Mahkemece, iddia, savunma ve toplanan kanıtlara göre, maddi tazminat yönünden davanın ...tarafından davacıya ödenen tazminat nedeniyle anlaşma olduğundan, diğer davalılar yönünden davanın konusuz kalması sebebiyle karar verilmesine yer olmadığına, birleşen Ceyhan 2. Asliye Hukuk Mahkemesinin 2013/51 Esas 2015/200 Karar sayılı dosyası yönünden 7.000,00 TL'nin olay tarihinden itibaren işleyecek yasal faiziyle manevi tazminatın birleşen dosyadaki davalılardan ..., ...ve ... Mütahitlik Taşımacılık Tic.
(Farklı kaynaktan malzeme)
Background: an optimization exercise with open tools, aiming at small area, a short achievable clock period and few clock cycles. Do not read the settings as production practice.
In this exercise RTL edits were held to simulation tests only and were not proved equivalent to the original.
Power is estimated from default activity; no workload was simulated.

## zz_extract
module zz_extract (
    input  wire        clk,
    input  wire        rst,
    input  wire        reg_valid,
    input  wire        reg_we,
    input  wire [7:0]  reg_addr,
    input  wire [31:0] reg_wdata,
    output reg  [31:0] reg_rdata,
    output wire        coef_req,
    output wire [15:0] coef_row,
    output wire [15:0] coef_col,
    input  wire [15:0] coef_rdata,
    output reg         pay_we,
    output wire [31:0] pay_addr,
    output reg  [7:0]  pay_wdata
);
Size in the first run: about 1300 cells after synthesis, roughly 170 I/O pins, ~11000 um^2 of cells after synthesis.
==> flow/config.mk <==
export PLATFORM = sky130hd
export DESIGN_NAME = zz_extract
export DESIGN_NICKNAME = zz_extract
export VERILOG_FILES = /design/flow/design.v
export SDC_FILE = /design/flow/constraint.sdc
export NUM_CORES = 4
export LEC_CHECK = 0
export CAP_MARGIN = 20
export CORE_MARGIN = 2
export CORE_UTILIZATION = 40
export SETUP_SLACK_MARGIN = 5
export SLEW_MARGIN = 20
==> flow/constraint.sdc <==
create_clock -name core_clock -period 8.5 [get_ports {clk}]
set_input_delay 1.7000 -clock core_clock [delete_from_list [all_inputs] [get_ports {clk}]]
set_output_delay 1.7000 -clock core_clock [all_outputs]
set_load 0.01 [all_outputs]
standard.sh (not shown) runs the stock make flow with config.mk's settings and CLKGATE_MAP_FILE= SYNTH_SCRIPT=/design/flow/synth_recipe.tcl, a recipe that flattens the netlist after the stock synthesis.
==> flow/flow/run.sh <==
#!/bin/bash
# The standard layout (standard.sh), with the port buffers made of
# sky130_fd_sc_hd__buf_1 cells and a larger setup repair margin.
# make's full output goes to flow_make.log; ORFS keeps each step's own log
# under orfs/logs/.
set -uo pipefail
bash standard.sh "BUFFER_PORTS_ARGS=-buffer_cell sky130_fd_sc_hd__buf_1" SETUP_SLACK_MARGIN=5.5 finish > flow_make.log 2>&1
Testbench counts at the start, summed over its fixed seeds: cycles 93,754.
Ltd. Şti'den müştereken ve müteselsilen tahsiline karar verilmiş; hüküm, davacı vekili, davalı ... Tic. Ltd. Şti. vekili ile davalılar ... ve ...vekili tarafından temyiz edilmiştir.
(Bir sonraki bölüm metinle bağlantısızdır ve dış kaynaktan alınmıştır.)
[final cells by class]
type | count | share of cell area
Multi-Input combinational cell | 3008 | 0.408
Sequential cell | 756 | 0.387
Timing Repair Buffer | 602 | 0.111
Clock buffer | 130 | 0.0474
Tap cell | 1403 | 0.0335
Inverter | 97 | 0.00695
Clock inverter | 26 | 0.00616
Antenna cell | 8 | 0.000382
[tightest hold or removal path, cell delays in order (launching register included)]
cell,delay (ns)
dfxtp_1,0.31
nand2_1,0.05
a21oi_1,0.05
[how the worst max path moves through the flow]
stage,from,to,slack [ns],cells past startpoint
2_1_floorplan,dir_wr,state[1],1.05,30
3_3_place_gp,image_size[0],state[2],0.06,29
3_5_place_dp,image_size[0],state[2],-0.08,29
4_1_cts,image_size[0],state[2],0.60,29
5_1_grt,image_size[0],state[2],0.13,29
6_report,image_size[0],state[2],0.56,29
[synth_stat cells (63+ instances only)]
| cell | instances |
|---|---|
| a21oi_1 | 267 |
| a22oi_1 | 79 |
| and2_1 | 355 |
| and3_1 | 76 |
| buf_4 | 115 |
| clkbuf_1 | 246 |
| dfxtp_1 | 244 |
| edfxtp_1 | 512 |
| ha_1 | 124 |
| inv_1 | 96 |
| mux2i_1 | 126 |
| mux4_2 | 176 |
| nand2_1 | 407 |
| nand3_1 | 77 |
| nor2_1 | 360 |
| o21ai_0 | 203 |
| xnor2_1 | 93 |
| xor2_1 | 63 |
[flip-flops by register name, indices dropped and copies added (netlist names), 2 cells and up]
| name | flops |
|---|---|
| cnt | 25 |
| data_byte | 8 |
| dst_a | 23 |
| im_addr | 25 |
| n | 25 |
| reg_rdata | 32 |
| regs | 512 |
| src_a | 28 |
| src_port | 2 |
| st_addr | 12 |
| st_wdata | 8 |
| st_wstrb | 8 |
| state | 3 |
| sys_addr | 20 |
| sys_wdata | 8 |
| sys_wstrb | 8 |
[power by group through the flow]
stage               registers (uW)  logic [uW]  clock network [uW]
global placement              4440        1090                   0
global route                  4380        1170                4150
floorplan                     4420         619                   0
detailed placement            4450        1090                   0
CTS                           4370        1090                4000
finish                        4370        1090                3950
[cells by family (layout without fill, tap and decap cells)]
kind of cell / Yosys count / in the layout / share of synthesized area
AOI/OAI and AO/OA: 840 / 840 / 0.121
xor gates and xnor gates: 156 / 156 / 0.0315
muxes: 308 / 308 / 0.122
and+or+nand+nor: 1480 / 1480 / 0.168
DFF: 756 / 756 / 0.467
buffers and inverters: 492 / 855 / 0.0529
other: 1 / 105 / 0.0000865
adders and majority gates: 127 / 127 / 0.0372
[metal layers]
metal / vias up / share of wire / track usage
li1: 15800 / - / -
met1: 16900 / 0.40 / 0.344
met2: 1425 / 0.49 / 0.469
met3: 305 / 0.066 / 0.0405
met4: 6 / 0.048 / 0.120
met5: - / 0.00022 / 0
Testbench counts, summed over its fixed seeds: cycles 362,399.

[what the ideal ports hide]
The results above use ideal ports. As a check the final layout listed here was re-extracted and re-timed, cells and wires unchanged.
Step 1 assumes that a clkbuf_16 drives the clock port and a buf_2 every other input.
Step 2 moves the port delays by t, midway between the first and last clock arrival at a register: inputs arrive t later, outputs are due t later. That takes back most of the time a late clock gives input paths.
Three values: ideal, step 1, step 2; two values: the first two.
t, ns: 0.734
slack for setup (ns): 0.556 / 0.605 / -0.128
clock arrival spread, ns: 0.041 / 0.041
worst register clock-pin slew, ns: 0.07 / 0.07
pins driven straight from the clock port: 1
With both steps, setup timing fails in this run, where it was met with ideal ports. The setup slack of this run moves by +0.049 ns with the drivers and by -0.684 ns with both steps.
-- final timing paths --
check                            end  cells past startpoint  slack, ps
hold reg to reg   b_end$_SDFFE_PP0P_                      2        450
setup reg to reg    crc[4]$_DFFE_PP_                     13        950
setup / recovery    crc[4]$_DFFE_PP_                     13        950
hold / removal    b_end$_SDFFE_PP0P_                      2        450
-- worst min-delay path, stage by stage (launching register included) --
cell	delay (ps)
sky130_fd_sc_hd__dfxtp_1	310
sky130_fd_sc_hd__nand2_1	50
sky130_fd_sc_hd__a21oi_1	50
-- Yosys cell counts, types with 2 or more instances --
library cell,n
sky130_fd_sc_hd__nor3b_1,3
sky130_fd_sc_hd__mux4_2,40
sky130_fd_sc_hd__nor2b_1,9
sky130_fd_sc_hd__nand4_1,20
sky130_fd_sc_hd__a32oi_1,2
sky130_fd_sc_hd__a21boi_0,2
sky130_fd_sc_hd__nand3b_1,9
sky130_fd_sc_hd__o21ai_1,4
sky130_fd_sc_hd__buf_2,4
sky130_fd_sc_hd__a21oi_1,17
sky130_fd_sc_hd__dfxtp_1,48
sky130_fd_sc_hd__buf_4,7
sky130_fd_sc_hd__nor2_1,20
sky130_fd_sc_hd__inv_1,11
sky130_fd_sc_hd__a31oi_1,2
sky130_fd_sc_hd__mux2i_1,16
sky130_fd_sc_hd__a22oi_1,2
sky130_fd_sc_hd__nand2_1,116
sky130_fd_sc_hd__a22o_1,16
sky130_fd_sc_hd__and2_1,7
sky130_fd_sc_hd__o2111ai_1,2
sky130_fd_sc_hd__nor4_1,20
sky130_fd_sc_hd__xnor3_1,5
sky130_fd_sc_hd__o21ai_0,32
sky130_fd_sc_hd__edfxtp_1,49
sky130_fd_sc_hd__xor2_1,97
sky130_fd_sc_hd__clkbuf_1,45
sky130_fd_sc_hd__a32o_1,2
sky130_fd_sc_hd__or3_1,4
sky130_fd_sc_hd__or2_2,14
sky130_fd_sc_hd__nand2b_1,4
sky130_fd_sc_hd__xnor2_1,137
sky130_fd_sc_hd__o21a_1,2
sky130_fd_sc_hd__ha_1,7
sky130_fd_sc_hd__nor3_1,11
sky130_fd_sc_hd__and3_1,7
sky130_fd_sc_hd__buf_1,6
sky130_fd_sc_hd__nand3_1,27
1-Dosya içerisindeki bilgi ve belgelere, mahkeme kararının gerekçesinde dayanılan delillerin tartışılıp, değerlendirilmesinde bir usulsüzlük bulunmamasına göre davalılar ... ve ...vekilinin vekalet ücretine dair temyiz itirazlarının kapsamı dışında kalan ve yerinde görülmeyen sair temyiz itirazlarının reddine karar vermek gerekmiştir.


2-Asıl dava, trafik kazasından kaynaklanan cismani zarar sebebi ile maddi, birleşen dava ise manevi tazminat istemine ilişkindir.
Manevi tazminat zenginleşme aracı olmamakla beraber, bu yöndeki talep hakkında hüküm kurulurken olay sebebiyle duyulan acı ve elemin kısmen de olsa giderilmesi amaçlanmalı ve bu sebeple tarafların sosyal ve ekonomik durumları ile birlikte olayın meydana geliş şekli de göz önünde tutularak, hak ve nasafet kuralları çerçevesinde bir sonuca varılmalıdır. Zira, M.K.nun 4. maddesinde, kanunun takdir hakkı verdiği hallerde hakimin hak ve nasafete göre hükmedeceği öngörülmüştür.

 

Yukarıda belirtilen hususlar dikkate alındığında, davacı vekilinin temyiz itirazının kabulüyle davacı için takdir olunan manevi tazminatın düşük olduğu görülmüş ve hakkaniyete uygun bir manevi tazminata hükmedilmek üzere kararın davacı yararına bozulması gerekmiştir.


3-Yerel mahkeme, Kaza Ferdi Koltuk Sigortası Poliçesi yapan davalı ...tarafından bir kısım ödeme yapılmasının ve bu davalı ile davacı arasında anlaşma sağlanmasının diğer davalıların da yükümlülüklerini ortadan kaldıracağını ve bu suretle maddi tazminat yönünden davanın konusuz kaldığını belirtmiştir.


Bu durumda, bu sigorta türününün diğer sigorta türleriyle karşılaştırılması, özellikleri, sigorta ettirilen çıkarlar (sağladığı yararlar), ödenecek tazminat miktarı yönünden aralarındaki farkların üzerinde durulması ve bu yönde değerlendirme yapılarak sonuca ulaşılması gerekmektedir.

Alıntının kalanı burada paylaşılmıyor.